> WHAT YOU WILL DO:
Instruction for the data below: set down exactly the lines from the line with "global placement | 67.52" to the line with "met1 | 960 | 47 | 22.19", inclusive, and no others.
== SUPPLIED INFORMATION ==
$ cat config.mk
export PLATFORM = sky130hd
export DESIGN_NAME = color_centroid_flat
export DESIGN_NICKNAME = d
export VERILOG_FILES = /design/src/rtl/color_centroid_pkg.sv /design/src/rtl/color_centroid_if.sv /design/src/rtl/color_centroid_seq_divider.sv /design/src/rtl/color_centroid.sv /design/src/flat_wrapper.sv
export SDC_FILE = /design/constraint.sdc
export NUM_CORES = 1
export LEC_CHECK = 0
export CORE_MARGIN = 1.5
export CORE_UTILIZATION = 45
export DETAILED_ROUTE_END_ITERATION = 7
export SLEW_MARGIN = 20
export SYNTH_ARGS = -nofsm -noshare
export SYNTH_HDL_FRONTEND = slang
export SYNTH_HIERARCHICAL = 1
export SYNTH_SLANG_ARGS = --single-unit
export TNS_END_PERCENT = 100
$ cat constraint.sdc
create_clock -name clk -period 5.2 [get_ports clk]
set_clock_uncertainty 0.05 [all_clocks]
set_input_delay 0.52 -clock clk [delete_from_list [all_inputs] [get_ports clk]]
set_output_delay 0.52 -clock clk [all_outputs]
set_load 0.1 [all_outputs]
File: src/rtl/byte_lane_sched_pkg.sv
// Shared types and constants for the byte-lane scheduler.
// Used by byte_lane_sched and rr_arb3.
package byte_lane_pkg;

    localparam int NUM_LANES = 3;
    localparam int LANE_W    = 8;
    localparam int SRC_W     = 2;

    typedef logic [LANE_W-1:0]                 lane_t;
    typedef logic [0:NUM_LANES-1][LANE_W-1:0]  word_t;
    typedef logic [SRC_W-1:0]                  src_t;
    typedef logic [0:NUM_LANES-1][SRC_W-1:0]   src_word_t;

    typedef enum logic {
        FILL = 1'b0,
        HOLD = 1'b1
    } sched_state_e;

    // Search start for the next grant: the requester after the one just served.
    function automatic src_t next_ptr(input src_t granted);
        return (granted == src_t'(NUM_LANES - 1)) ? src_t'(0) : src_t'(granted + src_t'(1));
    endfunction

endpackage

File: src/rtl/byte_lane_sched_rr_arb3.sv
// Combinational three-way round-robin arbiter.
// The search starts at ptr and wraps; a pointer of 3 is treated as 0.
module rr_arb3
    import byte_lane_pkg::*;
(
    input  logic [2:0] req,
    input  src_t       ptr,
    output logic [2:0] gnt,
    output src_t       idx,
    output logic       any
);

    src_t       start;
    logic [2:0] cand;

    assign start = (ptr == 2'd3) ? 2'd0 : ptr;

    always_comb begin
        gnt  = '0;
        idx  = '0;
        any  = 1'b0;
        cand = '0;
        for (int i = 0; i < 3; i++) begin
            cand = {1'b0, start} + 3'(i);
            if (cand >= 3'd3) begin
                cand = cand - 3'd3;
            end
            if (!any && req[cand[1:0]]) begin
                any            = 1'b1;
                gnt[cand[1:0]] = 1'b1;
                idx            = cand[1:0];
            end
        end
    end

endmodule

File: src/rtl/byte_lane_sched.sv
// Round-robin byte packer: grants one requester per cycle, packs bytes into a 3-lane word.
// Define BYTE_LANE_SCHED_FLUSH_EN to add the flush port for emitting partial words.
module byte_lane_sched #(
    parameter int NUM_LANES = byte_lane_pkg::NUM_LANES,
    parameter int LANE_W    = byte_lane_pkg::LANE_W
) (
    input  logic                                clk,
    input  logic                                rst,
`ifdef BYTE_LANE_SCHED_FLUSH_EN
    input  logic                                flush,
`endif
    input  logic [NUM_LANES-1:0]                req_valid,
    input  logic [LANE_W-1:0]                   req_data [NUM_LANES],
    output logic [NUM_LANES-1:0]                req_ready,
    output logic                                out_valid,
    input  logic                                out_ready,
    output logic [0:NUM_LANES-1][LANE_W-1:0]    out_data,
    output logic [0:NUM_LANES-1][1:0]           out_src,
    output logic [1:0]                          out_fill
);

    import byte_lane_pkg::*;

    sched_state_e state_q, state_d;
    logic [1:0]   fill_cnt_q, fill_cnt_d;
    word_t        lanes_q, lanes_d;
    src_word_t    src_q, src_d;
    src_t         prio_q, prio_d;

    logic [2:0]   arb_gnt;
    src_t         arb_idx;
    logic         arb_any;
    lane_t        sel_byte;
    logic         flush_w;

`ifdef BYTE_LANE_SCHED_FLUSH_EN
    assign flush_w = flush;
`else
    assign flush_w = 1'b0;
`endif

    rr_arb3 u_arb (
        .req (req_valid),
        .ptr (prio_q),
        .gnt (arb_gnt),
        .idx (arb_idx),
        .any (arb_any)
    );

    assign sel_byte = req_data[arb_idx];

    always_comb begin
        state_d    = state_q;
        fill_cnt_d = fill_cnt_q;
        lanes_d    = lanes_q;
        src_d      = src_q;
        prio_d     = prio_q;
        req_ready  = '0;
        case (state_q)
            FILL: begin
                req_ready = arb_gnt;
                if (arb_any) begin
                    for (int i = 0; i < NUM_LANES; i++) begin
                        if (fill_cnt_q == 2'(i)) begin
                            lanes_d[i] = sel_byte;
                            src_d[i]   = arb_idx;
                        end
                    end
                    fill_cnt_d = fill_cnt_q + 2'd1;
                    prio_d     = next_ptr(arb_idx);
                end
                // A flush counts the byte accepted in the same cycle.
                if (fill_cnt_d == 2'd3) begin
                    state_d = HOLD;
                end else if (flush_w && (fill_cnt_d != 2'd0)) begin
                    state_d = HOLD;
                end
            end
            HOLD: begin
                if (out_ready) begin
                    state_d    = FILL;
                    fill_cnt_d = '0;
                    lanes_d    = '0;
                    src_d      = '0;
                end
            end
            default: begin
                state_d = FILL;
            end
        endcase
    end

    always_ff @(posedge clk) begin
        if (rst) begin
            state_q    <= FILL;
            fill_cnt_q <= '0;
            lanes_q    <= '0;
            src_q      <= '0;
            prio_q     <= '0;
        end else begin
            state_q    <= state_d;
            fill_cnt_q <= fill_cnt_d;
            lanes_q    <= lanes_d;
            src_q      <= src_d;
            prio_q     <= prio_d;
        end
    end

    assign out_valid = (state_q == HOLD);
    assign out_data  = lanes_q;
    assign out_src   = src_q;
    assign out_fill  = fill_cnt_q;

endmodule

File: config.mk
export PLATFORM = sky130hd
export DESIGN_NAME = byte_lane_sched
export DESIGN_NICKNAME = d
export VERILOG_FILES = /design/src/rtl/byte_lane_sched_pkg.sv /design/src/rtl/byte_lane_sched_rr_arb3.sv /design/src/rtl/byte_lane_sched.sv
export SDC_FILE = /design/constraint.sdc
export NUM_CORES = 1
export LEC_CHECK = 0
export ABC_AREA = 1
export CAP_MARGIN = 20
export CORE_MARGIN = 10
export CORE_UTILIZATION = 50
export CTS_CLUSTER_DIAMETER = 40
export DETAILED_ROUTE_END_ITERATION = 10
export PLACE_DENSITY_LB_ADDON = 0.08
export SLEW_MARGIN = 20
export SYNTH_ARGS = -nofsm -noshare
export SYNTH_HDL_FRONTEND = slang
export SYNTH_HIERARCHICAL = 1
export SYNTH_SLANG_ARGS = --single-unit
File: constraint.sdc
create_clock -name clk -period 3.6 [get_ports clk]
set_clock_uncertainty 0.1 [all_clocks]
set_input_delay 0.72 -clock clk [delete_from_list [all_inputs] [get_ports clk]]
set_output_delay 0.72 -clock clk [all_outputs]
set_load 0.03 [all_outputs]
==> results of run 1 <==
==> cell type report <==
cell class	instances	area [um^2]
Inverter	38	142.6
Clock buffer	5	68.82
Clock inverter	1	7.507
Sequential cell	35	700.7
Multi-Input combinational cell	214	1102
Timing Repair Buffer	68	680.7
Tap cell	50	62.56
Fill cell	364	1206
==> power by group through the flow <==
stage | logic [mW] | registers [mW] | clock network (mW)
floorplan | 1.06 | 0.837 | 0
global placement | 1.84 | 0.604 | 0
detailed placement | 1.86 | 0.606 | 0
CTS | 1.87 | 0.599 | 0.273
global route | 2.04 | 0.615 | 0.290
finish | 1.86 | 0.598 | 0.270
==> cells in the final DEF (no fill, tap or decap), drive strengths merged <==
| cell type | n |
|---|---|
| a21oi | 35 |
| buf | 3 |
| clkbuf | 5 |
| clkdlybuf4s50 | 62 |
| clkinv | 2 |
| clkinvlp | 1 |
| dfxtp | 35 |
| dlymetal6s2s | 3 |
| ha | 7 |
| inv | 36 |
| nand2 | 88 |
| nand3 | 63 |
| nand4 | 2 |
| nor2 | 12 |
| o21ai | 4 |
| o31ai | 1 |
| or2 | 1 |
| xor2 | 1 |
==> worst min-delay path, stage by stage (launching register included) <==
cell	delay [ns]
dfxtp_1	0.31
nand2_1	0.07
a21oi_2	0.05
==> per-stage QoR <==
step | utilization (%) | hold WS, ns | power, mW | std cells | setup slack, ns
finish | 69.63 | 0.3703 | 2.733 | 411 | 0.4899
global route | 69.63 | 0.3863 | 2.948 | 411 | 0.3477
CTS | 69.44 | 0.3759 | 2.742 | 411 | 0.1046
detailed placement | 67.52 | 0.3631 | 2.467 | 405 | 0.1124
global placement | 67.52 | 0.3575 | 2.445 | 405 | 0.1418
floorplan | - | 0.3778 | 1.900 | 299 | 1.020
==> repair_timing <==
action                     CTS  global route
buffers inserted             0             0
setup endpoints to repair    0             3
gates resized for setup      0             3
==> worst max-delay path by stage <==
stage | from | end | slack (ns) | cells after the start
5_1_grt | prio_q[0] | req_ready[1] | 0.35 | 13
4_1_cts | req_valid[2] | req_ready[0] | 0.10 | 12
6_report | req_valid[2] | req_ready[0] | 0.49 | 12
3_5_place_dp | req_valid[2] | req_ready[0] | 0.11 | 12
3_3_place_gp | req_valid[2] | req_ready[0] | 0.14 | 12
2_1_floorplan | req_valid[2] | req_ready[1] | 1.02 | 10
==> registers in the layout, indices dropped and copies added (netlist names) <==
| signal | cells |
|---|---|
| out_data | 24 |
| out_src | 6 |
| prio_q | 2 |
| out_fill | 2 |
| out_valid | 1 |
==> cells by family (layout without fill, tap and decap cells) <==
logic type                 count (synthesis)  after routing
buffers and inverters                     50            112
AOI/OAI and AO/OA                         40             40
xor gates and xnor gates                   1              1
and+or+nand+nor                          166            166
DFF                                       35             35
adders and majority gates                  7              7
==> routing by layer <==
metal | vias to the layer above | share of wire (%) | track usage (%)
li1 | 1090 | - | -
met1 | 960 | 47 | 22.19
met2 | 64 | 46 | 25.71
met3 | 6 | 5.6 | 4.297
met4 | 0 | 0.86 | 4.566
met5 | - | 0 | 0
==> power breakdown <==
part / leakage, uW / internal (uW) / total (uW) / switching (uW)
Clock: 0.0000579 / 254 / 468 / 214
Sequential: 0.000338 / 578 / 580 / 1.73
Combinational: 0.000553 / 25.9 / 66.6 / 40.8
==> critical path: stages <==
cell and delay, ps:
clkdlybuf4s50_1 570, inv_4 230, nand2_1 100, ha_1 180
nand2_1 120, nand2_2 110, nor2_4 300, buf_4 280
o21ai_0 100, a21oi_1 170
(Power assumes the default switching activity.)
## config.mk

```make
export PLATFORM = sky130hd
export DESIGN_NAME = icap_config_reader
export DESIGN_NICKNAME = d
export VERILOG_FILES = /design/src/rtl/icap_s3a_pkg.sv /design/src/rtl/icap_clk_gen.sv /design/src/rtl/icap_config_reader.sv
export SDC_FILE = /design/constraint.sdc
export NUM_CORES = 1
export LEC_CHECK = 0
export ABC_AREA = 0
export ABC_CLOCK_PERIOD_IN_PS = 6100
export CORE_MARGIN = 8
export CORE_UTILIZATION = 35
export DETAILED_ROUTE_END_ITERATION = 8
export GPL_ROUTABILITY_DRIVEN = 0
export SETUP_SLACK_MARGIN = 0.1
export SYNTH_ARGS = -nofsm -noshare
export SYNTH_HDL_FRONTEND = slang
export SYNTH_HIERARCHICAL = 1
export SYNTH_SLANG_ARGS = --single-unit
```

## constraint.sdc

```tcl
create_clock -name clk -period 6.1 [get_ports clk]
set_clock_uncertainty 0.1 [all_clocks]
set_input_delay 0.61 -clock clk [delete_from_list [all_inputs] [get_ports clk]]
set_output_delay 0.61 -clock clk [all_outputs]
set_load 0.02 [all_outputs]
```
===
> WRITTEN SOLUTION:
global placement | 67.52 | 0.3575 | 2.445 | 405 | 0.1418
floorplan | - | 0.3778 | 1.900 | 299 | 1.020
==> repair_timing <==
action                     CTS  global route
buffers inserted             0             0
setup endpoints to repair    0             3
gates resized for setup      0             3
==> worst max-delay path by stage <==
stage | from | end | slack (ns) | cells after the start
5_1_grt | prio_q[0] | req_ready[1] | 0.35 | 13
4_1_cts | req_valid[2] | req_ready[0] | 0.10 | 12
6_report | req_valid[2] | req_ready[0] | 0.49 | 12
3_5_place_dp | req_valid[2] | req_ready[0] | 0.11 | 12
3_3_place_gp | req_valid[2] | req_ready[0] | 0.14 | 12
2_1_floorplan | req_valid[2] | req_ready[1] | 1.02 | 10
==> registers in the layout, indices dropped and copies added (netlist names) <==
| signal | cells |
|---|---|
| out_data | 24 |
| out_src | 6 |
| prio_q | 2 |
| out_fill | 2 |
| out_valid | 1 |
==> cells by family (layout without fill, tap and decap cells) <==
logic type                 count (synthesis)  after routing
buffers and inverters                     50            112
AOI/OAI and AO/OA                         40             40
xor gates and xnor gates                   1              1
and+or+nand+nor                          166            166
DFF                                       35             35
adders and majority gates                  7              7
==> routing by layer <==
metal | vias to the layer above | share of wire (%) | track usage (%)
li1 | 1090 | - | -
met1 | 960 | 47 | 22.19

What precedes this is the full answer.